• What is expected:
Your answer should consist of the lines below that hold the word "decision".

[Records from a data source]
*** Begin section ***

===== src/sv/evsd_front.sv =====
// Front end: threshold compare, 3-tap median smoothing, run tracking.
// Depends on evsd_pkg; pushes finished segments to evsd_seg_queue.
module evsd_front #(
   parameter int INDEX_BITS = 16
) (
   input  logic                            clock,
   input  logic                            reset,
   input  logic                            csr_wr_en,
   input  logic [evsd_pkg::ENERGY_BITS-1:0] csr_wr_data,
   input  logic                            accept,
   input  logic [evsd_pkg::ENERGY_BITS-1:0] energy,
   input  logic                            final_frame,
   output evsd_pkg::push_type              push
);
   import evsd_pkg::*;

   localparam int CNT_BITS = (INDEX_BITS < 16) ? INDEX_BITS : 16;

   logic [ENERGY_BITS-1:0] thresh_ff, thresh_in;
   logic                   older_ff, older_in;
   logic                   newer_ff, newer_in;
   logic [CNT_BITS-1:0]    count_ff, count_in;
   run_mode_type           mode_ff, mode_in;
   logic [CNT_BITS-1:0]    first_ff, first_in;
   logic [CNT_BITS-1:0]    last_ff, last_in;

   // decision terms
   logic                f;
   logic                dec1;
   logic                s1, s2;
   logic [CNT_BITS-1:0] idx1;
   run_mode_type        mode1;
   logic [CNT_BITS-1:0] first1, last1;
   logic                emit1, emit2;
   logic [CNT_BITS-1:0] fin_first, fin_last;
   seg_type             seg_a, seg_b;

   always_comb begin
      f    = (energy >= thresh_ff);
      dec1 = (count_ff != '0);
      idx1 = count_ff - CNT_BITS'(1);
      if (count_ff >= CNT_BITS'(2)) begin
         s1 = (older_ff & newer_ff) | (older_ff & f) | (newer_ff & f);
      end else begin
         s1 = newer_ff | f;
      end
      s2 = (count_ff == '0) ? f : (newer_ff | f);

      // decision of the previous frame
      mode1  = mode_ff;
      first1 = first_ff;
      last1  = last_ff;
      emit1  = 1'b0;
      if (dec1) begin
         if (mode_ff == MODE_SPEECH) begin
            if (s1) begin
               last1 = idx1;
            end else begin
               emit1 = 1'b1;
               mode1 = MODE_SILENCE;
            end
         end else if (s1) begin
            mode1  = MODE_SPEECH;
            first1 = idx1;
            last1  = idx1;
         end else begin
            mode1 = MODE_SILENCE;
         end
      end

      // final frame: a run open after the previous decision closes here,
      // ending on this frame when it is speech, else where it stood
      emit2     = final_frame & (s2 | (mode1 == MODE_SPEECH));
      fin_first = (mode1 == MODE_SPEECH) ? first1 : count_ff;
      fin_last  = s2 ? count_ff : last1;
   end

   // next state
   always_comb begin
      thresh_in = csr_wr_en ? csr_wr_data : thresh_ff;
      older_in  = older_ff;
      newer_in  = newer_ff;
      count_in  = count_ff;
      mode_in   = mode_ff;
      first_in  = first_ff;
      last_in   = last_ff;
      if (accept) begin
         if (final_frame) begin
            older_in = 1'b0;
            newer_in = 1'b0;
            count_in = '0;
            mode_in  = MODE_NONE;
            first_in = '0;
            last_in  = '0;
         end else begin
            older_in = newer_ff;
            newer_in = f;
            count_in = (count_ff != '1) ? count_ff + CNT_BITS'(1) : count_ff;
            mode_in  = mode1;
            first_in = first1;
            last_in  = last1;
         end
      end
   end

   // outputs: segments packed from slot 0
   always_comb begin
      seg_a.seg_start   = SEG_BITS'(first_ff);
      seg_a.seg_end     = SEG_BITS'(last_ff);
      seg_a.last_of_run = ~emit2;
      seg_b.seg_start   = SEG_BITS'(fin_first);
      seg_b.seg_end     = SEG_BITS'(fin_last);
      seg_b.last_of_run = 1'b1;
      push.valid0 = accept & (emit1 | emit2);
      push.valid1 = accept & emit1 & emit2;
      push.seg0   = emit1 ? seg_a : seg_b;
      push.seg1   = seg_b;
   end

   always_ff @(posedge clock) begin
      if (reset) begin
         thresh_ff <= THRESH_RESET;
         older_ff  <= 1'b0;
         newer_ff  <= 1'b0;
         count_ff  <= '0;
         mode_ff   <= MODE_NONE;
         first_ff  <= '0;
         last_ff   <= '0;
      end else begin
         thresh_ff <= thresh_in;
         older_ff  <= older_in;
         newer_ff  <= newer_in;
         count_ff  <= count_in;
         mode_ff   <= mode_in;
         first_ff  <= first_in;
         last_ff   <= last_in;
      end
   end

   a_fresh_seq_no_mode: assert property (@(posedge clock) disable iff (reset)
      (count_ff == '0) |-> (mode_ff == MODE_NONE))
      else $error("frame count zero but run mode set");

   a_two_frames_decided: assert property (@(posedge clock) disable iff (reset)
      (count_ff >= CNT_BITS'(2)) |-> (mode_ff != MODE_NONE))
      else $error("decided frames but run mode still none");

endmodule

*** End section ***

• Your response:
   // decision terms
      // decision of the previous frame
      // final frame: a run open after the previous decision closes here,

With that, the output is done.